Task instructions =>
If a line of the data below contains the string "property", count it, then state the total alone.

Records shown =>
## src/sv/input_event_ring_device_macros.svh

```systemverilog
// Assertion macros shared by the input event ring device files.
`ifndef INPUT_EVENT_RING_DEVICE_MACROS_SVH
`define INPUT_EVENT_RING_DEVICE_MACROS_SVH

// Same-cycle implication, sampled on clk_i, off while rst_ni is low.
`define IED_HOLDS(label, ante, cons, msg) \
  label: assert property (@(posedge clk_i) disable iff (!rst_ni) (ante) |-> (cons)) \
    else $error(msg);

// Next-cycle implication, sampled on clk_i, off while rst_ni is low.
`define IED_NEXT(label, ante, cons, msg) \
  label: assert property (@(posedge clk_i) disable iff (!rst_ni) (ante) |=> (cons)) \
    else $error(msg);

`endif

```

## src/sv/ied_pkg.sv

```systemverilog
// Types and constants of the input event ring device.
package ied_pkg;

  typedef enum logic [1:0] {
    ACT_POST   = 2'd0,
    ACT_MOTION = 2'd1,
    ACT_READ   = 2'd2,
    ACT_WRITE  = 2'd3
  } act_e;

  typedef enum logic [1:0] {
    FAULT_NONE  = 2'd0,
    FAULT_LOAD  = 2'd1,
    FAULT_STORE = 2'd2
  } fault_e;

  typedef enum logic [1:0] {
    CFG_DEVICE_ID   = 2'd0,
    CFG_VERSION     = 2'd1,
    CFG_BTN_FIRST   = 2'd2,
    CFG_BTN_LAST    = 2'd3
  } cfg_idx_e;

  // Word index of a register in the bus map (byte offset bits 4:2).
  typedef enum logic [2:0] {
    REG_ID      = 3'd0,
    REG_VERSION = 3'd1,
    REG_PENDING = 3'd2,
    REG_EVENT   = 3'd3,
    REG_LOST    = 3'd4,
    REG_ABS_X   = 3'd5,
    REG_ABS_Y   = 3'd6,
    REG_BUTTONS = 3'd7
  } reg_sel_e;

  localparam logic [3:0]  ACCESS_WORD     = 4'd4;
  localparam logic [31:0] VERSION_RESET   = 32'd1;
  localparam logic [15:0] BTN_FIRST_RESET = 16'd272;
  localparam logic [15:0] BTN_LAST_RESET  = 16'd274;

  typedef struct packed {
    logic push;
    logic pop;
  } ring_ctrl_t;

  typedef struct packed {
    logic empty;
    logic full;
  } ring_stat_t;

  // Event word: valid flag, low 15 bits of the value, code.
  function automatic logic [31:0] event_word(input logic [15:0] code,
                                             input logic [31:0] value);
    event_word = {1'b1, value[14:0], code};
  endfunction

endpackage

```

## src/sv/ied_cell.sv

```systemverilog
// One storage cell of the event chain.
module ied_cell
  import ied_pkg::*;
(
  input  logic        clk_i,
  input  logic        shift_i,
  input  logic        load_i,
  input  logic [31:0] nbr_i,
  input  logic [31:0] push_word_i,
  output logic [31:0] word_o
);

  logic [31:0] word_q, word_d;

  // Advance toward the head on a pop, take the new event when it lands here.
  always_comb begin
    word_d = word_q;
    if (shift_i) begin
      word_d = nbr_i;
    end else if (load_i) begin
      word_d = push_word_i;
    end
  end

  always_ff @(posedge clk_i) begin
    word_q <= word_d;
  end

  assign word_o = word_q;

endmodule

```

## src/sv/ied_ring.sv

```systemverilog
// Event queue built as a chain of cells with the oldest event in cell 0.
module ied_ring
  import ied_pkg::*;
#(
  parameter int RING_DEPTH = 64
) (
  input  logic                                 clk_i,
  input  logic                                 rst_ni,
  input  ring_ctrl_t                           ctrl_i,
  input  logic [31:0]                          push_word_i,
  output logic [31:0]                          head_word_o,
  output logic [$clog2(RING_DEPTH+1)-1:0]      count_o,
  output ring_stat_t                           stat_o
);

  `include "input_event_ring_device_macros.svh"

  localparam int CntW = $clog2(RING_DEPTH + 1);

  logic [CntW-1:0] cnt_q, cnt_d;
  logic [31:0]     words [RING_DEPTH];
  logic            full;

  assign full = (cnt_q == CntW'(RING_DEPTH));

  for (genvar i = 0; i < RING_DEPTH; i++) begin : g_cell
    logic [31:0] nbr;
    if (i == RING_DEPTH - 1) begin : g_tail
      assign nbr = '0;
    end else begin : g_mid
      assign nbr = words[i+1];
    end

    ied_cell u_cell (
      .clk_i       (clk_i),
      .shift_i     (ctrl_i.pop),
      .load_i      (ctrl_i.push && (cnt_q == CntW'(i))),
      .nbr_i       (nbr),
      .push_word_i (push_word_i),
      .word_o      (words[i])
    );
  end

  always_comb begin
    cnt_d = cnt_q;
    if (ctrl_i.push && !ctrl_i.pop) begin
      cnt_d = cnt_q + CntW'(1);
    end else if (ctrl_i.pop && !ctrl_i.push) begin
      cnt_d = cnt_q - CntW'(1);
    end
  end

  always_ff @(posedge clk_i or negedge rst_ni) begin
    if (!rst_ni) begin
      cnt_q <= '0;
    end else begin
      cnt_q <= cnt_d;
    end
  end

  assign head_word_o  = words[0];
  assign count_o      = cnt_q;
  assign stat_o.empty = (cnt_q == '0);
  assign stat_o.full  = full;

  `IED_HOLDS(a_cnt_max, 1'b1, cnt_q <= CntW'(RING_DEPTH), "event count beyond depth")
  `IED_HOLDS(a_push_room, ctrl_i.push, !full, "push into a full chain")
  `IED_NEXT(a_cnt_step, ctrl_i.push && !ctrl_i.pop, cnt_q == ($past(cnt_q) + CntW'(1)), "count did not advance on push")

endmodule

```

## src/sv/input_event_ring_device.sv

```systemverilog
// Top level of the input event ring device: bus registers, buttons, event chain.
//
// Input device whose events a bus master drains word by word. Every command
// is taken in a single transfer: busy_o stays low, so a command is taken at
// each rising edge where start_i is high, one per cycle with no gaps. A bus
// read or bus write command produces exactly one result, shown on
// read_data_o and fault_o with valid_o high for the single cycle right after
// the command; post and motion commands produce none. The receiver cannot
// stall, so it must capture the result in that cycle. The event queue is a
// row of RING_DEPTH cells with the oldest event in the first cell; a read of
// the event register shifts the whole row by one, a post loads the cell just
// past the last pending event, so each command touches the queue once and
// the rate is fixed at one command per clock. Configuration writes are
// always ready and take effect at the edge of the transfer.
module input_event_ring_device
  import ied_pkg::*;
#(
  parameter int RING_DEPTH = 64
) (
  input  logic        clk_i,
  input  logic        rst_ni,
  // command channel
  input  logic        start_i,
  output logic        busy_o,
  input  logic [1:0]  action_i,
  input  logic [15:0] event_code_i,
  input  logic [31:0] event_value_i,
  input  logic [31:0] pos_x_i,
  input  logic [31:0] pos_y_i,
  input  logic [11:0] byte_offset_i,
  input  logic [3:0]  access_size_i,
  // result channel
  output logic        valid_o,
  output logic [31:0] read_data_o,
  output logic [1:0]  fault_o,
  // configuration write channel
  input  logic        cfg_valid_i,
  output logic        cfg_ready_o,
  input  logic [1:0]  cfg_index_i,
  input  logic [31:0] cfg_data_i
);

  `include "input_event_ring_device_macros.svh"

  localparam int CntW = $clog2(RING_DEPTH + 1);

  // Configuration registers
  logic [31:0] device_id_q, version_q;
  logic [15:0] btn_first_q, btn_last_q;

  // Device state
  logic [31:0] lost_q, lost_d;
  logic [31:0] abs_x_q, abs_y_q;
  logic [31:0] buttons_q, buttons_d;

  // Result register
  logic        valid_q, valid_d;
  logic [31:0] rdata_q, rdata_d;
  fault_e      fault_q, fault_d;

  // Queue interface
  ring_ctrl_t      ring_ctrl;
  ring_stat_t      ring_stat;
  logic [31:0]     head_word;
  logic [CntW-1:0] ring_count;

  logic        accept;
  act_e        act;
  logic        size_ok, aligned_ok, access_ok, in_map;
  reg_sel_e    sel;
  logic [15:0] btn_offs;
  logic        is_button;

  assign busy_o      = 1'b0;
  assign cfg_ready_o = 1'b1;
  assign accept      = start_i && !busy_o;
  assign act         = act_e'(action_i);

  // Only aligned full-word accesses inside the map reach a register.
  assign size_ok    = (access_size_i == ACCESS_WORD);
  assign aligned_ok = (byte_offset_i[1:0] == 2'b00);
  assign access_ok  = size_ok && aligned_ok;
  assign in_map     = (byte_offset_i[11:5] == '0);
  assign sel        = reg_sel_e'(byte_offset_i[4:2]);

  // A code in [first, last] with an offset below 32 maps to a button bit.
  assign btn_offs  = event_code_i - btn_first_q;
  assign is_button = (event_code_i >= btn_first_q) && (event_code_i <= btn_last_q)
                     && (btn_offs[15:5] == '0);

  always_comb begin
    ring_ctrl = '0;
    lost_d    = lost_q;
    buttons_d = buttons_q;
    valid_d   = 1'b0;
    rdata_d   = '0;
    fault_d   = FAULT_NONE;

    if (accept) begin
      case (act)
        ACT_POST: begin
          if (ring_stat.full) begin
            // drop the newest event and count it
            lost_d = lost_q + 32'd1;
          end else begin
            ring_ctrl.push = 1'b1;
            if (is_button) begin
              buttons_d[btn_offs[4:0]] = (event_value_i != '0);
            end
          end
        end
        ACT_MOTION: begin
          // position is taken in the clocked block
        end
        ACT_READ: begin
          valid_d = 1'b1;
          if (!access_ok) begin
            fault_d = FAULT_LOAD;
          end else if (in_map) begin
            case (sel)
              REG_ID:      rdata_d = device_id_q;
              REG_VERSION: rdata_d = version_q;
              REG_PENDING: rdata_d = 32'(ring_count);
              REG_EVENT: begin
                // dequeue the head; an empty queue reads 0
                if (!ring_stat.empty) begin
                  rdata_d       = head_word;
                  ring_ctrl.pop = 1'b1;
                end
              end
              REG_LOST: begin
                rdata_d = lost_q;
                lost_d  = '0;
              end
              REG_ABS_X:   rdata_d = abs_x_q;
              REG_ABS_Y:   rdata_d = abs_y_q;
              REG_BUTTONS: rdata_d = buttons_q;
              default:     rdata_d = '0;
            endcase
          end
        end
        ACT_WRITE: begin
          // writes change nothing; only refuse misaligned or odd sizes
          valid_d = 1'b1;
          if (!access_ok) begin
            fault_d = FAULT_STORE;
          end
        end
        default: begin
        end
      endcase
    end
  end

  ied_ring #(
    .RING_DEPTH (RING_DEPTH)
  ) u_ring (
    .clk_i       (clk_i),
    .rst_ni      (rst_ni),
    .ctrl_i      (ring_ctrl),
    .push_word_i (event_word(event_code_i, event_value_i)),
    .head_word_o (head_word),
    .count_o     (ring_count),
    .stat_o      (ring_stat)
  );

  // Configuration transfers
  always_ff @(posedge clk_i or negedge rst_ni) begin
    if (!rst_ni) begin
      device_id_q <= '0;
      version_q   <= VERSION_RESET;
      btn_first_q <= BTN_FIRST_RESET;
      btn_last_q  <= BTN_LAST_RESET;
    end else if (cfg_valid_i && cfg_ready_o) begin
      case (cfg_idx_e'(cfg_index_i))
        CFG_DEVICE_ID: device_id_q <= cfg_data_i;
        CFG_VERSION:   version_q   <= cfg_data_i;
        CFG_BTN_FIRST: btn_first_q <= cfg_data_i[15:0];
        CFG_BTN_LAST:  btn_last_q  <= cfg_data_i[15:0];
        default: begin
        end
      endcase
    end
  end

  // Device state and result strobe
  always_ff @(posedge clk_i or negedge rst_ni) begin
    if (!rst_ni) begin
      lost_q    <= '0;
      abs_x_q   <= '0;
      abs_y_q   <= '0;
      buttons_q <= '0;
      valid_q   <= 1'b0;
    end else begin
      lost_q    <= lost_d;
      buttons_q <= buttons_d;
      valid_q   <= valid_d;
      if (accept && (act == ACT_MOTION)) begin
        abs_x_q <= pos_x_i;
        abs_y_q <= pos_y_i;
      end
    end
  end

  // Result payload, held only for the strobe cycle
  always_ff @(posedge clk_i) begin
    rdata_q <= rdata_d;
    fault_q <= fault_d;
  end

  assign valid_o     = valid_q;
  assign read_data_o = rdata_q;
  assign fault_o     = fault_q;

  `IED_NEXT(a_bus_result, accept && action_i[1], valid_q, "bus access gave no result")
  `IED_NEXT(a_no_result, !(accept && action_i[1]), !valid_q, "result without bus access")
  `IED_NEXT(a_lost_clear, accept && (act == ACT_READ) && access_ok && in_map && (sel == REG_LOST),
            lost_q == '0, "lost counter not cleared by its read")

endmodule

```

Solution to this task =>
2